### YOUR OBJECTIVE
In the material below, find every line with "TritonCTS" and pull it out.
[Start of Attachment]
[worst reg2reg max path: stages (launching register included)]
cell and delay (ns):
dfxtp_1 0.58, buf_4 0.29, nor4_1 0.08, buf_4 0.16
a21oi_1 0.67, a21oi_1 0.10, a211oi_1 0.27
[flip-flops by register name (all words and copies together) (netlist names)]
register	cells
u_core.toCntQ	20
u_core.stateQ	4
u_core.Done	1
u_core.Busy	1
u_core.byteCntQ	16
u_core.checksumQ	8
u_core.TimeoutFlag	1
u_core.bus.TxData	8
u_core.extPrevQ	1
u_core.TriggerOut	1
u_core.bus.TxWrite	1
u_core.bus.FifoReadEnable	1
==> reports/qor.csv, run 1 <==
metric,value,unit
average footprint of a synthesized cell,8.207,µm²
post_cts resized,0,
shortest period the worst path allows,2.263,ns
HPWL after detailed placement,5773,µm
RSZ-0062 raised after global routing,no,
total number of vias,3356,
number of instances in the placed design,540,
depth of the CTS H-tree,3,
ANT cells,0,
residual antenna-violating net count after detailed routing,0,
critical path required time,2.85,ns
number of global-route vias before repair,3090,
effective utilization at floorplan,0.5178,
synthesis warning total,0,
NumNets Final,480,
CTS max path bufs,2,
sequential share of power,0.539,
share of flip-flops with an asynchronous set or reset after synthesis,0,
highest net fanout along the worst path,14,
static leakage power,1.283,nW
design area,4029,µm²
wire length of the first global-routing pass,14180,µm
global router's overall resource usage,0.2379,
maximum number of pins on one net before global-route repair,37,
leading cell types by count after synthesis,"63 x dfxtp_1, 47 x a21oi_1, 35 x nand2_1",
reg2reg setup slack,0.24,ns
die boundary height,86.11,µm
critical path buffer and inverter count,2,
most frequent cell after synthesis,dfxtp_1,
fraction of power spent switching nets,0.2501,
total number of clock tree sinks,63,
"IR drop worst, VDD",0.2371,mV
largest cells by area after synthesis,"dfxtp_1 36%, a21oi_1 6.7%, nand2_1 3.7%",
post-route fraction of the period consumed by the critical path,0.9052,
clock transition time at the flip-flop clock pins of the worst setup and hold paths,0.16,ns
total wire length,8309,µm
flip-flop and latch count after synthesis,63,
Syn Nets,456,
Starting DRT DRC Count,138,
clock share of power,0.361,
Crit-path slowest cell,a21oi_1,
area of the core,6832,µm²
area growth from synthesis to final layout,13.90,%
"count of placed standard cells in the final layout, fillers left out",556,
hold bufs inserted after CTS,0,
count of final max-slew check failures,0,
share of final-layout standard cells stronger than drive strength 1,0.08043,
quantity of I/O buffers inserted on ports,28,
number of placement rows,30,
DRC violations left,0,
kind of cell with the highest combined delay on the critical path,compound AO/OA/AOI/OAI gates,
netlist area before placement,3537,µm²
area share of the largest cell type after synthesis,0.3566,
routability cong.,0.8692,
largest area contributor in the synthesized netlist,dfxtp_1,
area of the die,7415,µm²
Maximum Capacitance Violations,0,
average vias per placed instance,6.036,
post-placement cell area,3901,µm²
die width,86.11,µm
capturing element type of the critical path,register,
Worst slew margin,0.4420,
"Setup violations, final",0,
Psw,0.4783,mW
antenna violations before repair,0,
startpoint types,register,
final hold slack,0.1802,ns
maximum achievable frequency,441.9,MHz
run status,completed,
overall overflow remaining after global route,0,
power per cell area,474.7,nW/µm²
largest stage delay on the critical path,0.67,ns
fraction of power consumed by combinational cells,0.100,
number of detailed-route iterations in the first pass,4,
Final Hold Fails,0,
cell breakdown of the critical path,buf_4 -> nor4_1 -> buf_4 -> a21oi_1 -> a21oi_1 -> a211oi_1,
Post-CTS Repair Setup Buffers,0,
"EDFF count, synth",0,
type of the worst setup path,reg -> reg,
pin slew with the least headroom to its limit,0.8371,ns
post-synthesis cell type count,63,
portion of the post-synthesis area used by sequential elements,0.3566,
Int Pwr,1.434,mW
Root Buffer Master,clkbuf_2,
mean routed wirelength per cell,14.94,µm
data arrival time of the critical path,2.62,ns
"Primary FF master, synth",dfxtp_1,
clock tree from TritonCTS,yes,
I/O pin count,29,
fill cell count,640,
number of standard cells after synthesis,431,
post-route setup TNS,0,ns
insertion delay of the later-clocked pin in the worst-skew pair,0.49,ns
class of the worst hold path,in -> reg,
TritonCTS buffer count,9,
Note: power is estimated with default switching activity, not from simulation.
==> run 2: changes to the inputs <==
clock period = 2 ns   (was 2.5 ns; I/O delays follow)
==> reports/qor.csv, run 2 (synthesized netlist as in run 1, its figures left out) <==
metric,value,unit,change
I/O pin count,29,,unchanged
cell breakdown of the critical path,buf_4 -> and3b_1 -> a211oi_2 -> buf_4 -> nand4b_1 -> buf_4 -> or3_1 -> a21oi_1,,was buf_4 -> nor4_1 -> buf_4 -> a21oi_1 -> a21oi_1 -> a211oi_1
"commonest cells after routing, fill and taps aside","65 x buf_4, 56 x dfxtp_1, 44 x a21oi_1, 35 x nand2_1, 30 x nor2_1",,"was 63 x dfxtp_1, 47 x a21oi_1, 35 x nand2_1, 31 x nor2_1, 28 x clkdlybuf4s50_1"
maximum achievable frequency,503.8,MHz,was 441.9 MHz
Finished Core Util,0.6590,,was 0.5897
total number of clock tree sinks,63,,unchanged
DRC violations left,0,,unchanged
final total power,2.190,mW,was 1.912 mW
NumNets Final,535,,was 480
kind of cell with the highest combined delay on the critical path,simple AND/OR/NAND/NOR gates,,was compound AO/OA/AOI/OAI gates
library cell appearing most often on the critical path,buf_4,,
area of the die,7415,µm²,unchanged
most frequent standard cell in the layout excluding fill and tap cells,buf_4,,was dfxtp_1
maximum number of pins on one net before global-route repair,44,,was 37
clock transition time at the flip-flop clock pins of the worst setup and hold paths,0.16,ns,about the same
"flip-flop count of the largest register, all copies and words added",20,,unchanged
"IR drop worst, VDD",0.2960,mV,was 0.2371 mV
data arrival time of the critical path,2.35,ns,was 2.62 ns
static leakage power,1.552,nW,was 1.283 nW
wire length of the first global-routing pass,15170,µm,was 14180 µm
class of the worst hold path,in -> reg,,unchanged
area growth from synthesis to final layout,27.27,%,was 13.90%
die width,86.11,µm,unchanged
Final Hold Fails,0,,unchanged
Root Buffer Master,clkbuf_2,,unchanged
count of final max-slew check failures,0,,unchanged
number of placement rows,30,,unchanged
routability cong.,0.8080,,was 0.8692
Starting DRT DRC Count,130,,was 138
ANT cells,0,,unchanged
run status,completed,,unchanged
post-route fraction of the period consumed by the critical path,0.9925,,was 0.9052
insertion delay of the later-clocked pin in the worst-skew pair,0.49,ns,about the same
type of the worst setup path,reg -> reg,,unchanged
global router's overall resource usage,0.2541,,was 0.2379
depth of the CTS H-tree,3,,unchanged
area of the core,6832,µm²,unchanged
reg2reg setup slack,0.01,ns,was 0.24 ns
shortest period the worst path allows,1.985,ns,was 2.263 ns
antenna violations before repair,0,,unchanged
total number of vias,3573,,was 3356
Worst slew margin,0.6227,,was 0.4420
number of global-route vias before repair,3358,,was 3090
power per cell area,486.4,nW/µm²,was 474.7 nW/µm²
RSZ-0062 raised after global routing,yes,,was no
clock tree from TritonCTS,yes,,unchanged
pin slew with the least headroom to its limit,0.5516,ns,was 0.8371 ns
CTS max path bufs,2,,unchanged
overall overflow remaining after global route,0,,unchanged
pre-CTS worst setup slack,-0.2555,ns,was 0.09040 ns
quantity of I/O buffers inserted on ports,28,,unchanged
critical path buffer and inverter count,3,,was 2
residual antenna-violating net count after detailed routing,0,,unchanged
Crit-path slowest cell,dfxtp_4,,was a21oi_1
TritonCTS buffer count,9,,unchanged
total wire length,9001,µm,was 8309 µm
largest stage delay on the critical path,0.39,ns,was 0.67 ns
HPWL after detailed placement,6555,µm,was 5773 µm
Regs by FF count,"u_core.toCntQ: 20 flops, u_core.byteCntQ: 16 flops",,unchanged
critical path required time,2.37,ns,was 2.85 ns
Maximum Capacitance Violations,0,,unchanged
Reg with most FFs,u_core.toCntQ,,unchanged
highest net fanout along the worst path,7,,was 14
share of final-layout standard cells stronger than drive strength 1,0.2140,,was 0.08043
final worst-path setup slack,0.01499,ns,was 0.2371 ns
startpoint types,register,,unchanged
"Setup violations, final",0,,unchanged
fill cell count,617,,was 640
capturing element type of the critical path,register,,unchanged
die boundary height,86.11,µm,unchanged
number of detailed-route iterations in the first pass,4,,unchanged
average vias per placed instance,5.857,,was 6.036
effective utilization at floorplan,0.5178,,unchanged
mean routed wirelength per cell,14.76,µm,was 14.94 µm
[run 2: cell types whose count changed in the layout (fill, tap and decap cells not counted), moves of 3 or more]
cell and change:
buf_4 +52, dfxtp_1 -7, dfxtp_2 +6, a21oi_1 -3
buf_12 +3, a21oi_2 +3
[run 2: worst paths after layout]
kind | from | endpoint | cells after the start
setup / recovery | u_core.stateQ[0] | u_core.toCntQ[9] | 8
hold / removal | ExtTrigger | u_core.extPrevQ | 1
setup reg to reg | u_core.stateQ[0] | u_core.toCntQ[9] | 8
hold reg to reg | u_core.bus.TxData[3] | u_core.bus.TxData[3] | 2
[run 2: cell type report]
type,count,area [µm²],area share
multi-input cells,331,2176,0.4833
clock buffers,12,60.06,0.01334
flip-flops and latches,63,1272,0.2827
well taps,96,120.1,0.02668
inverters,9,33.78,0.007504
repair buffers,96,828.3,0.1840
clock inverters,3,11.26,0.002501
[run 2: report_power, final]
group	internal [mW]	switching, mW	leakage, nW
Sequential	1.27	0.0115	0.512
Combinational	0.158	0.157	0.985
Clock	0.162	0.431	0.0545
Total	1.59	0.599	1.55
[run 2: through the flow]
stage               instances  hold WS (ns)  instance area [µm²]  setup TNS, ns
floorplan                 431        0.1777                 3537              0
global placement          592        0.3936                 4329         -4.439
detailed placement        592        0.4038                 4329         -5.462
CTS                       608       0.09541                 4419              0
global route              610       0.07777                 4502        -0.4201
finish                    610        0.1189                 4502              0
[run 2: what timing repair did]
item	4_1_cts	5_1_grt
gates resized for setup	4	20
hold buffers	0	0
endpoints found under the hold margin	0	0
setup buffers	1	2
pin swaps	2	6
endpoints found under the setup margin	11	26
[End of Attachment]
### EXERCISE ANSWER
clock tree from TritonCTS,yes,
TritonCTS buffer count,9,
clock tree from TritonCTS,yes,,unchanged
TritonCTS buffer count,9,,unchanged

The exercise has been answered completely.